The Human Auditory System evolved as a survival tool and one of the vital functions of hearing is to establish where a source of sound is located. The oldest aspects of human hearing, from an evolutionary standpoint, are those concerned with direction. As we determine direction in everyday sounds, it is not unreasonable to think that direction information in reproduced sound is important to realism.
Stereophony is an attempt to impart directional information into reproduced sound. It requires two loudspeakers driven by two audio signals and can in principle simultaneously create an unlimited number of virtual sound sources located anywhere between the speakers. Given that the two audio signals are creating a sound image, a stereo pair actually contains more information than two monophonic signals. Each signal in a stereo pair needs to be reproduced more precisely than a monophonic signal else the image information may be impaired.
That goes for every link in the chain, including the loudspeakers. The use of stereophony puts additional constraints on the design of the loudspeaker and tightens some existing ones. Loudspeakers that sound like loudspeakers instead of the original sound can fail in mono, but the failure will be more spectacular in stereo because their limited information capacity does more harm.
It is not widely appreciated that there are actually two stereophonic sound formats that are not compatible. The first of these is shown in Figure 1, where attempts are made to capture the sound in the same way that the HAS does. A dummy head may be fitted with a pair of microphones acting much as ears do, hence this signal format is called “binaural”. If the signals from the microphones are enjoyed using headphones, the result is very satisfactory. Effectively the listener’s ears have simply been moved to the microphone location, so we expect that. Whatever differences exist between the sounds at the two microphones; they are conveyed to the listener.

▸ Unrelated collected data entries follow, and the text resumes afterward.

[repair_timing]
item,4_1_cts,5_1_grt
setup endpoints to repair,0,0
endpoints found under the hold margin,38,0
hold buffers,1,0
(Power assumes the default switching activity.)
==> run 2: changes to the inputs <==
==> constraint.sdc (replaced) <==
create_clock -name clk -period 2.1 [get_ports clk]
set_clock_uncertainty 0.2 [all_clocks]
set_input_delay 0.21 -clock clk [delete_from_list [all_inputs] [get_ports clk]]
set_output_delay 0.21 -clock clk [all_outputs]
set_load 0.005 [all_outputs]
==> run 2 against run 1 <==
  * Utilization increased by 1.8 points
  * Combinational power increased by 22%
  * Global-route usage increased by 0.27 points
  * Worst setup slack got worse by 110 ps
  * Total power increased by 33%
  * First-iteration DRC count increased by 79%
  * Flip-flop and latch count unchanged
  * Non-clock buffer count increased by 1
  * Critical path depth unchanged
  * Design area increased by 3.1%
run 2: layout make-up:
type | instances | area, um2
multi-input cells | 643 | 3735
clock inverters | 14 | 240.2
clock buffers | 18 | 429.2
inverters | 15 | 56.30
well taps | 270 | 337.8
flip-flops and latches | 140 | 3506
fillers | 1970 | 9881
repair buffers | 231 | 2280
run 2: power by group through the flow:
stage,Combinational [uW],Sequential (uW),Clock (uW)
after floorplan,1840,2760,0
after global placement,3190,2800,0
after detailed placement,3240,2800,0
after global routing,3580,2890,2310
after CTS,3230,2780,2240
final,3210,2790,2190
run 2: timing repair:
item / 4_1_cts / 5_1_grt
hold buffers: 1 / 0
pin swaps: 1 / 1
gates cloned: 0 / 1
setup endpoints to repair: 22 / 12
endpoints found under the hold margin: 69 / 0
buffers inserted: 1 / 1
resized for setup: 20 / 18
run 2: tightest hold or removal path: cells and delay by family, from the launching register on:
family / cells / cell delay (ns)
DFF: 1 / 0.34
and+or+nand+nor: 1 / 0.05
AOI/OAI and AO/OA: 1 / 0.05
`config.mk`:
```
export PLATFORM = sky130hd
export DESIGN_NAME = inst_fetch_unit
export DESIGN_NICKNAME = d
export VERILOG_FILES = /design/src/rtl/inst_pkg.sv /design/src/rtl/fetch_fifo.sv /design/src/rtl/inst_fetch_unit.sv
export SDC_FILE = /design/constraint.sdc
export NUM_CORES = 1
export LEC_CHECK = 0
export ABC_AREA = 0
export BUFFER_PORTS_ARGS = -buffer_cell sky130_fd_sc_hd__buf_2
export CAP_MARGIN = 20
export CORE_ASPECT_RATIO = 1.4
export CORE_MARGIN = 3
export CORE_UTILIZATION = 44
export CTS_BUF_LIST = sky130_fd_sc_hd__clkbuf_4
export DETAILED_ROUTE_END_ITERATION = 16
export PLACE_DENSITY = 0.69
export SLEW_MARGIN = 0
export SYNTH_ARGS = -nofsm -noshare
export SYNTH_HDL_FRONTEND = slang
export SYNTH_SLANG_ARGS = --single-unit
```
`constraint.sdc`:
```
create_clock -name i_clk -period 14.15 [get_ports i_clk]
set_input_delay 1.415 -clock i_clk [delete_from_list [all_inputs] [get_ports i_clk]]
set_output_delay 1.415 -clock i_clk [all_outputs]
set_load 0.03 [all_outputs]
```
`src/rtl/inst_pkg.sv`:
```
// Shared definitions for the instruction-fetch stage.
//   - redirect_sel encodings
//   - MIPS R/I/J field bit positions
//   - default reset PC
//   - branch target helper
package inst_pkg;

   localparam logic [1:0] SEL_BR  = 2'b00;
   localparam logic [1:0] SEL_J   = 2'b01;
   localparam logic [1:0] SEL_JR  = 2'b10;
   localparam logic [1:0] SEL_RSV = 2'b11;

   localparam int OP_MSB    = 31;
   localparam int OP_LSB    = 26;
   localparam int RS_MSB    = 25;
   localparam int RS_LSB    = 21;
   localparam int RT_MSB    = 20;
   localparam int RT_LSB    = 16;
   localparam int RD_MSB    = 15;
   localparam int RD_LSB    = 11;
   localparam int SHAMT_MSB = 10;
   localparam int SHAMT_LSB = 6;
   localparam int FUNC_MSB  = 5;
   localparam int FUNC_LSB  = 0;
   localparam int IMM_MSB   = 15;
   localparam int IMM_LSB   = 0;
   localparam int ADDR_MSB  = 25;
   localparam int ADDR_LSB  = 0;

   localparam logic [31:0] DEFAULT_RESET_PC = 32'h0000_0000;

   // PC-relative branch: word offset, sign-extended, wraps mod 2^32.
   function automatic logic [31:0] branch_target(input logic [31:0] base,
                                                 input logic [15:0] imm);
      return base + {{14{imm[15]}}, imm, 2'b00};
   endfunction

endpackage

```
`src/rtl/fetch_fifo.sv`:
```
// Synchronous FIFO buffering {pc, inst} pairs between the ROM and decode.
//   i_clk, i_rst : clock, synchronous active-high reset
//   i_push       : write i_wdata at the tail
//   i_pop        : drop the head entry
//   i_flush      : empty the FIFO; takes priority over a push
//   i_wdata      : entry to write
//   o_rdata      : head entry, reads as zero while empty
//   o_count      : current occupancy
module fetch_fifo #(
   parameter int unsigned DEPTH = 2,
   parameter int unsigned WIDTH = 64,
   localparam int unsigned PTR_W = (DEPTH > 1) ? $clog2(DEPTH) : 1,
   localparam int unsigned CNT_W = $clog2(DEPTH + 1)
) (
   input  logic             i_clk,
   input  logic             i_rst,
   input  logic             i_push,
   input  logic             i_pop,
   input  logic             i_flush,
   input  logic [WIDTH-1:0] i_wdata,
   output logic [WIDTH-1:0] o_rdata,
   output logic [CNT_W-1:0] o_count
);

   logic [WIDTH-1:0] r_mem [DEPTH];
   logic [PTR_W-1:0] r_rd_ptr;
   logic [PTR_W-1:0] r_wr_ptr;
   logic [CNT_W-1:0] r_count;

   logic w_empty;
   logic w_full;
   logic w_do_push;
   logic w_do_pop;

   function automatic logic [PTR_W-1:0] ptr_inc(input logic [PTR_W-1:0] p);
      return (p == PTR_W'(DEPTH - 1)) ? '0 : p + PTR_W'(1);
   endfunction

   assign w_empty   = (r_count == '0);
   assign w_full    = (r_count == CNT_W'(DEPTH));
   // A push into a full FIFO is legal when the head leaves in the same cycle.
   assign w_do_push = i_push & (~w_full | i_pop);
   assign w_do_pop  = i_pop & ~w_empty;

   always_ff @(posedge i_clk) begin
      if (i_rst || i_flush) begin
         r_rd_ptr <= '0;
         r_wr_ptr <= '0;
         r_count  <= '0;
      end else begin
         if (w_do_push) r_wr_ptr <= ptr_inc(r_wr_ptr);
         if (w_do_pop)  r_rd_ptr <= ptr_inc(r_rd_ptr);
         case ({w_do_push, w_do_pop})
            2'b10:   r_count <= r_count + CNT_W'(1);
            2'b01:   r_count <= r_count - CNT_W'(1);
            default: r_count <= r_count;
         endcase
      end
   end

   always_ff @(posedge i_clk) begin
      if (w_do_push && !i_flush && !i_rst) r_mem[r_wr_ptr] <= i_wdata;
   end

   assign o_rdata = w_empty ? '0 : r_mem[r_rd_ptr];
   assign o_count = r_count;

endmodule

```
`src/rtl/inst_fetch_unit.sv`:
```
// Instruction-fetch stage: PC generation, synchronous ROM drive, fetch FIFO,
// valid/ready presentation to decode, field split and change-of-flow handling.
//   i_clk, i_rst          : clock, synchronous active-high reset
//   i_redirect_*          : single-cycle change-of-flow request and operands
//   o_rom_en, o_rom_addr  : ROM read request (word address)
//   i_rom_data            : ROM data, valid the cycle after o_rom_en
//   o_out_valid/i_out_ready : decode handshake
//   o_out_pc, o_out_pc_new, o_out_inst : presented instruction and its PCs
//   o_op .. o_addr        : R/I/J field slices of o_out_inst
//   o_addr_err            : one-cycle pulse for misaligned jr or reserved select
module inst_fetch_unit
   import inst_pkg::*;
#(
   parameter int unsigned ROM_AW   = 6,
   parameter int unsigned DEPTH    = 2,
   parameter logic [31:0] RESET_PC = DEFAULT_RESET_PC
) (
   input  logic              i_clk,
   input  logic              i_rst,
   input  logic              i_redirect_valid,
   input  logic [1:0]        i_redirect_sel,
   input  logic [31:0]       i_redirect_pc_base,
   input  logic [15:0]       i_redirect_imm,
   input  logic [25:0]       i_redirect_addr,
   input  logic [31:0]       i_redirect_reg,
   output logic              o_rom_en,
   output logic [ROM_AW-1:0] o_rom_addr,
   input  logic [31:0]       i_rom_data,
   output logic              o_out_valid,
   input  logic              i_out_ready,
   output logic [31:0]       o_out_pc,
   output logic [31:0]       o_out_pc_new,
   output logic [31:0]       o_out_inst,
   output logic [5:0]        o_op,
   output logic [4:0]        o_rs,
   output logic [4:0]        o_rt,
   output logic [4:0]        o_rd,
   output logic [4:0]        o_shamt,
   output logic [5:0]        o_func,
   output logic [15:0]       o_imm,
   output logic [25:0]       o_addr,
   output logic              o_addr_err
);

   localparam int unsigned CNT_W = $clog2(DEPTH + 1);

   logic [31:0] r_pc_f;
   logic        r_req_v;
   logic [31:0] r_req_pc;
   logic        r_addr_err;

   logic [CNT_W-1:0] w_count;
   logic [63:0]      w_head;
   logic             w_pop;
   logic [31:0]      w_occ;
   logic             w_redirect;
   logic             w_issue;
   logic [31:0]      w_target;
   logic             w_addr_err;

   assign w_pop = o_out_valid & i_out_ready;

   // Occupancy once the in-flight word lands and this cycle's pop leaves;
   // issuing only below DEPTH guarantees every returned word has a slot.
   assign w_occ = 32'(w_count) + {31'd0, r_req_v} - {31'd0, w_pop};

   // Reserved select reports an error but neither redirects nor flushes.
   assign w_redirect = i_redirect_valid && (i_redirect_sel != SEL_RSV);
   assign w_issue    = !i_rst && !i_redirect_valid && (w_occ < DEPTH);

   always_comb begin
      w_target = r_pc_f;
      case (i_redirect_sel)
         SEL_BR:  w_target = branch_target(i_redirect_pc_base, i_redirect_imm);
         SEL_J:   w_target = {i_redirect_pc_base[31:28], i_redirect_addr, 2'b00};
         SEL_JR:  w_target = {i_redirect_reg[31:2], 2'b00};
         default: w_target = r_pc_f;
      endcase
   end

   assign w_addr_err = i_redirect_valid &&
                       ((i_redirect_sel == SEL_RSV) ||
                        ((i_redirect_sel == SEL_JR) && (i_redirect_reg[1:0] != 2'b00)));

   always_ff @(posedge i_clk) begin
      if (i_rst) begin
         r_pc_f     <= RESET_PC;
         r_req_v    <= 1'b0;
         r_req_pc   <= 32'd0;
         r_addr_err <= 1'b0;
      end else begin
         r_addr_err <= w_addr_err;
         if (w_redirect) begin
            r_pc_f  <= w_target;
            r_req_v <= 1'b0;
         end else if (w_issue) begin
            r_pc_f   <= r_pc_f + 32'd4;
            r_req_v  <= 1'b1;
            r_req_pc <= r_pc_f;
         end else begin
            r_req_v <= 1'b0;
         end
      end
   end

   // The in-flight word is dropped by the flush when a redirect is taken.
   fetch_fifo #(
      .DEPTH (DEPTH),
      .WIDTH (64)
   ) u_fifo (
      .i_clk   (i_clk),
      .i_rst   (i_rst),
      .i_push  (r_req_v),
      .i_pop   (w_pop),
      .i_flush (w_redirect),
      .i_wdata ({r_req_pc, i_rom_data}),
      .o_rdata (w_head),
      .o_count (w_count)
   );

   assign o_rom_en     = w_issue;
   assign o_rom_addr   = r_pc_f[ROM_AW+1:2];
   assign o_out_valid  = (w_count != '0);
   assign o_out_pc     = w_head[63:32];
   assign o_out_inst   = w_head[31:0];
   assign o_out_pc_new = o_out_pc + 32'd4;
   assign o_addr_err   = r_addr_err;

   assign o_op    = o_out_inst[OP_MSB:OP_LSB];
   assign o_rs    = o_out_inst[RS_MSB:RS_LSB];
   assign o_rt    = o_out_inst[RT_MSB:RT_LSB];
   assign o_rd    = o_out_inst[RD_MSB:RD_LSB];
   assign o_shamt = o_out_inst[SHAMT_MSB:SHAMT_LSB];
   assign o_func  = o_out_inst[FUNC_MSB:FUNC_LSB];
   assign o_imm   = o_out_inst[IMM_MSB:IMM_LSB];
   assign o_addr  = o_out_inst[ADDR_MSB:ADDR_LSB];

endmodule

```
# --- Word level (Yosys, flattened, before mapping) ---
# Memory sizes are Yosys's and may differ from the RTL's. A register that Yosys moved wholly into a read port is not among the register bits.
# Index checks and enable logic that the tools add are counted.
# W data, S select, Z words.
word_totals:
  reg_bits: 70
  ramBits: 128
  inputBits: 144
  output_inout_bits: 179
  n_memories: 1
mem_list:
  columns: ["memory", "words", "width", "read_ports", "rd_ports_with_merged_regs", "wr", "line_no", "rtl"]
  rows:
  - ["u_fifo.r_mem", 2, 64, 1, 1, 1, "fetch_fifo.sv:25", "logic [WIDTH-1:0] r_mem [DEPTH];"]
op_classes:
  n_addsub: 9
  n_lt_le_gt_ge: 1
  n_eq_ne: 8
  mux: 12
  n_bitwise: 7
  reduce_logical: 21
ops:
  columns: ["cell", "count"]
  rows:
  - ["$pmux W32 S3", 1]
  - ["$add A32 B3 Y32 const B", 2]
  - ["$mux W32", 2]
  - ["$mux W64", 1]
  - ["$add A32 B32 Y32", 1]
  - ["$lt A32 B2 Y1 const B", 1]
  - ["$eq A2 B2 Y1 const B", 4]
  - ["$reduce_bool A2 Y1", 4]
  - ["$logic_and A1 B1 Y1", 7]
  - ["$mux W1", 7]
  - ["$eq A2 B1 Y1 const B", 2]
  - ["$logic_not A2 Y1", 2]
  - ["$ne A4 B4 Y1 const B", 1]
  - ["$pmux W2 S2", 1]
  - ["$reduce_and A2 Y1", 2]
  - ["$sub A3 B1 Y4", 1]
  - ["$add A2 B1 Y3", 1]
  - ["$and A1 B1 Y1", 3]
  - ["$logic_not A1 Y1", 3]
  - ["$not A1 Y1", 3]
  - ["$add A1 B1 Y1 const B", 2]
  - ["$add A2 B1 Y2 const B", 1]
  - ["$logic_or A1 B1 Y1", 2]
  - ["$ne A2 B2 Y1 const B", 1]
  - ["other kinds (3)", 3]

# --- Depth between registers and ports, before layout ---
# Gate-level depths: netlist of the first run.
depth:
  depth_word: 8
  depth_mapped: 18

# --- Hierarchy ---
# From an unflattened synthesis of the first run, not the netlist that was laid out.
hier_totals:
  cells_unflattened: 1169
  hier_area_um2: 11403.4
modules_own_cells:
  columns: ["module", "n_inst", "cells_each", "area_each_um2", "seq_area_each_um2"]
  rows:
  - ["inst_fetch_unit", 1, 874, 6376.1, 1321.3]
  - ["fetch_fifo", 1, 295, 5027.3, 3943.8]

# --- Least setup slack after synthesis of the first run ---
# Ideal clock, no wire load.
synth_path:
  kind: "input to register"
  from: "input port i_redirect_sel[0]"
  to: "memory u_fifo.r_mem[1][0] (enable)"
  setup_ns: 0.666
  t_arrival_ns: 8.821
  required_ns: 13.484
  setup_slack_ns: 4.662
  stages: 6
  n_path_buf: 3
  cell_sequence: "ha_1 nor2b_1 clkbuf_1 clkbuf_1 buf_1 nor4b_1"
synth_via:
  elab_chain_cells: 7
synth_rtl:
  columns: ["item", "line_no", "rtl"]
  rows:
  - ["start: declaration", "inst_fetch_unit.sv:21", "input logic [1:0] i_redirect_sel,"]
  - ["$ne A2 B2 Y1", "inst_fetch_unit.sv:68", "assign w_redirect = i_redirect_valid && (i_redirect_sel != SEL_RSV);"]
  - ["$logic_and A1 B1 Y1", "inst_fetch_unit.sv:68", null]
  - ["$logic_not A1 Y1", "fetch_fifo.sv:62", "if (w_do_push && !i_flush && !i_rst) r_mem[r_wr_ptr] <= i_wdata;"]
  - ["$logic_and A1 B1 Y1 (2 in series)", "fetch_fifo.sv:62", null]
  - ["$mux W1", "fetch_fifo.sv:62", null]
  - ["$mux W1 (not written as such)", "fetch_fifo.sv:62", null]
  - ["end: declaration", "fetch_fifo.sv:25", null]
# No other way between the ends.

# --- Worst setup path after layout of the first run ---
layout_path:
  from: "input port i_out_ready"
  to: "output port o_rom_en"
layout_via:
  elab_chain_cells: 4
layout_rtl:
  columns: ["item", "line_no", "rtl"]
  rows:
  - ["start: declaration", "inst_fetch_unit.sv:30", "input logic i_out_ready,"]
  - ["$and A1 B1 Y1", "inst_fetch_unit.sv:61", "assign w_pop = o_out_valid & i_out_ready;"]
  - ["$sub A3 B1 Y4", "inst_fetch_unit.sv:65", "assign w_occ = 32'(w_count) + {31'd0, r_req_v} - {31'd0, w_pop};"]
  - ["$lt A32 B2 Y1", "inst_fetch_unit.sv:69", "assign w_issue = !i_rst && !i_redirect_valid && (w_occ < DEPTH);"]
  - ["$logic_and A1 B1 Y1", "inst_fetch_unit.sv:69", null]
  - ["end: declaration", "inst_fetch_unit.sv:26", "output logic o_rom_en,"]
# No other way between the ends.

==> results of run 1 <==
## path summary, 6_finish.rpt
| check | slack [ns] | cells past startpoint | endpoint |
|---|---|---|---|
| worst max-delay path | 8.40 | 11 | o_rom_en |
| worst min-delay path | 0.48 | 0 | u_fifo.r_mem[1][37]$_DFFE_PP_ |
| worst max register to register | 10.08 | 16 | r_pc_f[26]$_SDFFE_PP0P_ |
| worst min register to register | 0.48 | 0 | u_fifo.r_mem[1][37]$_DFFE_PP_ |
## layer usage
layer	global-route usage [%]	vias to the layer above	wire (µm)
met5	0	-	10
met4	6.59	2	520
met3	2.81	31	1600
met2	38.3	340	15600
met1	24.4	4350	12100
li1	-	4646	-
## metrics by stage
stage / worst slack [ns] / utilization, % / total power [mW]
2_1_floorplan: 4.66 / - / 0.966
3_3_place_gp: 8.54 / 50.0 / 1.05
3_5_place_dp: 8.38 / 50.0 / 1.06
4_1_cts: 8.38 / 51.0 / 1.35
5_1_grt: 8.18 / 51.0 / 1.41
6_report: 8.40 / 51.0 / 1.34
## synth_stat cells (7+ instances only)
master,count
nand2_1,116
buf_1,8
a211oi_1,13
buf_2,10
nand3_1,26
nor3_1,23
nand4_1,19
o21a_1,7
clkbuf_1,42
edfxtp_1,128
dfxtp_1,71
nor2b_1,7
o21ai_0,45
and3_1,12
xnor2_1,33
nor2_1,121
buf_4,85
o211ai_1,9
mux2i_1,66
inv_1,23
a21o_1,14
a221oi_1,12
a221o_1,8
xor2_1,23
a21oi_1,106
ha_1,38
a22oi_1,11
## cell usage in the layout, fill, tap and decap left out, drive strengths merged, types with 4 or more instances in the layout
master     n
buf      336
edfxtp   128
nor2     124
nand2    116
a21oi    106
dfxtp     71
mux2i     66
o21ai     47
ha        38
inv       34
xnor2     33
nand3     27
nor3      26
xor2      23
nand4     20
clkbuf    17
a21o      15
a211oi    14
a221oi    14
and3      13
a22oi     11
o211ai     9
nor4       9
a221o      8
o21a       7
nor2b      7
a31oi      6
and4       6
nand2b     5
o31ai      5
a211o      5
a41oi      4
o21bai     4
nor3b      4
a2111oi    4
## cell families after synthesis
| logic type | after synthesis | share of synthesized area (%) |
|---|---|---|
| simple gates | 372 | 15.3 |
| compound gates | 278 | 15.8 |
| flops | 199 | 45.7 |
| buf+inv | 171 | 8.65 |
| mux | 67 | 5.83 |
| xor+xnor | 56 | 4.26 |
| fa+ha+maj | 40 | 4.47 |
## sequential cells by signal, indices dropped and copies added, names as in the netlist, named ones only
name             cells
u_fifo.o_count       2
r_req_pc            32
u_fifo.r_wr_ptr      1
u_fifo.r_rd_ptr      1
u_fifo.r_mem       128
o_addr_err           1
r_pc_f              32
r_req_v              1
## where the power goes
part | total (mW) | leakage, nW | switching (mW) | internal [mW]
Clock | 0.290 | 0.157 | 0.197 | 0.0927
Combinational | 0.389 | 3.40 | 0.267 | 0.122
Sequential | 0.657 | 1.67 | 0.0190 | 0.638
Total | 1.34 | 5.23 | 0.483 | 0.853
## final cells by class
cell class | count | share of cell area (%)
Antenna cell | 1 | 0.0192
Clock buffer | 17 | 0.979
Clock inverter | 15 | 1.07
Inverter | 23 | 0.662
Multi-Input combinational cell | 813 | 40.6
Sequential cell | 199 | 40.4
Tap cell | 319 | 3.06
Timing Repair Buffer | 336 | 13.2
==> flow_summary.toml, run 1 <==
[cts]
cts_tree = "yes"
cts_buffer_depth = 2
post_cts.repair.setup_buffers = 0
clock_latency_ns = 0.58
cts_buffers = 17
cts_root_buffer = "clkbuf_4"
clk_pin_slew_ns = 0.14
cts_num_sinks = 199
hold_buffers = 0
ctsResizeCount = 0
cts-htree-levels = 4

[floorplanning]
rows = 69
io-pin-count = 323
core_um2 = 25600
die-area_um2 = 28200
fp.dieW_um = 143
die_y_um = 197
start_util_pct = 45.1

[cells_and_area]
ff_latch_area_um2 = 5270
fillCellCount = 2353
drive_gt1_share_pct = 28.4
multi_input_area_um2 = 5300
fin_area_um2 = 13000
fin_nets = 1574
final_cells = 1723
syn_to_final_growth_pct = 13.1

[timing]
hold_viol = 0
tns_ns = 0
layout_min_cycle_time_ns = 5.75
fmax_ghz = 0.174
rsz0062_at_grt = "no"
worst_pin_slew_ns = 0.913
holdWs_ns = 0.479
drv_slew = 0
relSlewSlack_pct = 39.0
skew_ns = 0.0346
setup_viol = 0
fin_crit_sh_pct = 40.6

[drt]
wl_per_cell_um = 17.3
vias = 9369
dr.pass1.iters = 4
drt_iter0_markers = 649
via_per_inst = 5.44
drc = 0
ant_nets = 0
wl_um = 29800

[global_routing]
antenna_found_initial = 2
grt_pass1_wl_um = 47000
grt_max_degree = 77
grt_pass1_vias = 9062
overflow = 0
grt.total_usage_pct = 20.7

[run_status]
outcome = "finished, final reports clean"

[yosys]
synth_warnings = 0
synth_top_area_cell = "edfxtp_1"
ys_seq_area_share_pct = 45.7
synth.area.top_cells = "edfxtp_1, dfxtp_1, mux2i_1"
avgSynthCellArea_um2 = 9.74
synthFlopType = "edfxtp_1"
async_reset_ff_share_pct = 0
netlist.area_leader.share_pct = 33.4
ys_seq_elements = 199
synth_edf_count = 128
syn-cell-area_um2 = 11500
synth_fp_nets = 1367
ys_types = 73
syn_inst = 1183

[setup_path]
crit_family = "buffers and inverters"
crit_path_cell_trace = "buf_2, nor2b_1, ha_1, nor2b_1, fa_1, nor3_1, o21ai_4, buf_4, inv_1, buf_4, buf_2"
critPathRequiredTime_ns = 12.73
end_kind = "primary output"
crit_buf_inv = 5
crit_path_start_kind = "input pin"
crit_type = "input pin to primary output"
cpPeakStageDelay_ns = 0.46
reg2reg_from = "u_fifo.o_count[0]$_SDFFE_PP0P_"
crit_path_start = "i_out_ready"
crit_path_max_fanout = 43
worstPathArrival_ns = 4.33
cpMaxStageDelayCell = "fa_1"

[pwr]
power.density_nw_per_um2 = 102
worst_ir_drop_vdd_mv = 0.0458
cellLeakagePower_nw = 5.23

[min_path]
hp-class = "register to register"
min_from = "r_req_pc[5]$_SDFFE_PP0P_"

[place]
dpl.hpwl_um = 22500
dpl_cell_area_um2 = 12800
place.gp.congestion = 0.847
port_buffers = 322
dp.cells = 1690

[run]
cap_violations = 0
No activity file was read; power rests on OpenSTA's default activity.
==> run 2: changes to the inputs <==
==> constraint.sdc (replaced) <==
create_clock -name i_clk -period 5.3 [get_ports i_clk]
set_input_delay 0.53 -clock i_clk [delete_from_list [all_inputs] [get_ports i_clk]]
set_output_delay 0.53 -clock i_clk [all_outputs]
set_load 0.03 [all_outputs]
==> run 2 against run 1 <==
Cell count grew 0.12%. Core utilization grew 0.11 points. Sequential share of layout area shrank 0.085 points. Hold slack lost 0.33 ns. Combinational power grew to 2.7 times the previous value. Critical path depth shrank 1. Setup slack lost 7.6 ns. Register-to-register slack lost 9.0 ns. First-iteration DRC count grew 0.15%. Clock power grew to 2.7 times the previous value.
==> flow_summary.toml, run 2 (same netlist as run 1, synthesis figures left out) <==
[setup_path]
end_kind = "primary output"
cpMaxStageDelayCell = "nor2_4"
crit_path_start_kind = "register"
crit_path_cell_trace = "nor2_4, nor2b_1, ha_1, nor2b_1, fa_1, nor3_1, o21ai_4, inv_1, buf_4, buf_2"
rrSetupSlack_ns = 1.13
cpMostUsedCell = "nor2b_1"
critPathRequiredTime_ns = 4.77
cpPeakStageDelay_ns = 0.52
crit_path_max_fanout = 42
worstPathArrival_ns = 3.92
crit_type = "register to primary output"

[floorplanning]
rows = 69
die_y_um = 197
start_util_pct = 45.1
fp.dieW_um = 143
die-area_um2 = 28200
core_um2 = 25600
io-pin-count = 323

[cells_and_area]
final_common_cell = "buf_2"
largest_register = "u_fifo.r_mem"
mostFrequentLayoutCells = "buf_2, edfxtp_1, nor2_1"
syn_to_final_growth_pct = 13.4
final_cells = 1725
multi_input_area_um2 = 5310
fillCellCount = 2378
fin_nets = 1575
drive_gt1_share_pct = 28.4
biggestRegsByFlops = "u_fifo.r_mem (128), r_pc_f (32), r_req_pc (32)"
ff_latch_area_um2 = 5270
largest_reg_flops = 128

[timing]
relSlewSlack_pct = 30.3
drv_slew = 0
tns_ns = 0
rsz0062_at_grt = "no"
fin_crit_sh_pct = 84.0
setup_viol = 0
fmax_ghz = 0.225
layout_min_cycle_time_ns = 4.45
worst_pin_slew_ns = 1.04
skew_ns = 0.0247
hold_viol = 0

[global_routing]
grt.total_usage_pct = 20.7
antenna_found_initial = 2
grt_max_degree = 69
overflow = 0
grt_pass1_vias = 9009
grt_pass1_wl_um = 46900

[cts]
cts-htree-levels = 4
ctsResizeCount = 0
cts_buffers = 17
clock_latency_ns = 0.57
cts_tree = "yes"
clk_pin_slew_ns = 0.15
hold_buffers = 0
cts_root_buffer = "clkbuf_4"
post_cts.repair.setup_buffers = 0
cts_buffer_depth = 2
cts_num_sinks = 199

[pwr]
cellLeakagePower_nw = 5.23
worst_ir_drop_vdd_mv = 0.113
power.density_nw_per_um2 = 273

[place]
port_buffers = 322
dp.cells = 1691
dpl.hpwl_um = 23100
place.gp.congestion = 0.897

[run_status]
outcome = "finished, final reports clean"

[drt]
drc = 0
wl_um = 30100
ant_nets = 0
dr.pass1.iters = 8
via_per_inst = 5.51
wl_per_cell_um = 17.4
vias = 9500
drt_iter0_markers = 650

[min_path]
hp-class = "input pin to register"

[run]
cap_violations = 0
==> run 2: cell type report <==
| type | count | area share [%] |
|---|---|---|
| Antenna cell | 2 | 0.0383 |
| Clock buffer | 17 | 0.977 |
| Clock inverter | 15 | 1.06 |
| Inverter | 23 | 0.661 |
| Multi-Input combinational cell | 813 | 40.7 |
| Sequential cell | 199 | 40.3 |
| Tap cell | 319 | 3.06 |
| Timing Repair Buffer | 337 | 13.2 |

Figure 1. When a dummy head is used, the resulting binaural signal must be auditioned on headphones. The microphones and headphones have moved the listener’s ears to the original sound fields. Binaural signals do not work on loudspeakers and mono compatibility is poor.
However, if the binaural signals from a dummy head are reproduced via a pair of loudspeakers, the result will be unsatisfactory. It should be clear that when listening via headphones, each ear is presented with one channel of the sound. When listening to a pair of loudspeakers, both ears are able to hear both speakers. This requires a different type of arrangement in which the two loudspeakers receive signals that are identical except for their relative level. It is the relative level that gives the illusion of position to the listener.
Such a pair of signals can be created from a mono signal using a panoramic potentiometer, or pan-pot. The position of the virtual source follows the position of the panning knob. Each source in an image then requires its own pan-pot. Of course multiple sources can be captured simultaneously using suitable microphones techniques that will be discussed.
When coincident or pan-potted signals intended for loudspeakers are reproduced using headphones, the result is equally unsatisfactory. The sound appears inside the listener’s head. Nevertheless that is exactly what happens with most of today’s audio equipment, even equipment that is specifically designed for headphone listening. To convert between binaural and co-incident stereo signals requires a standards conversion process in a device called a shuffler. There are many such shuffling processes but only one name.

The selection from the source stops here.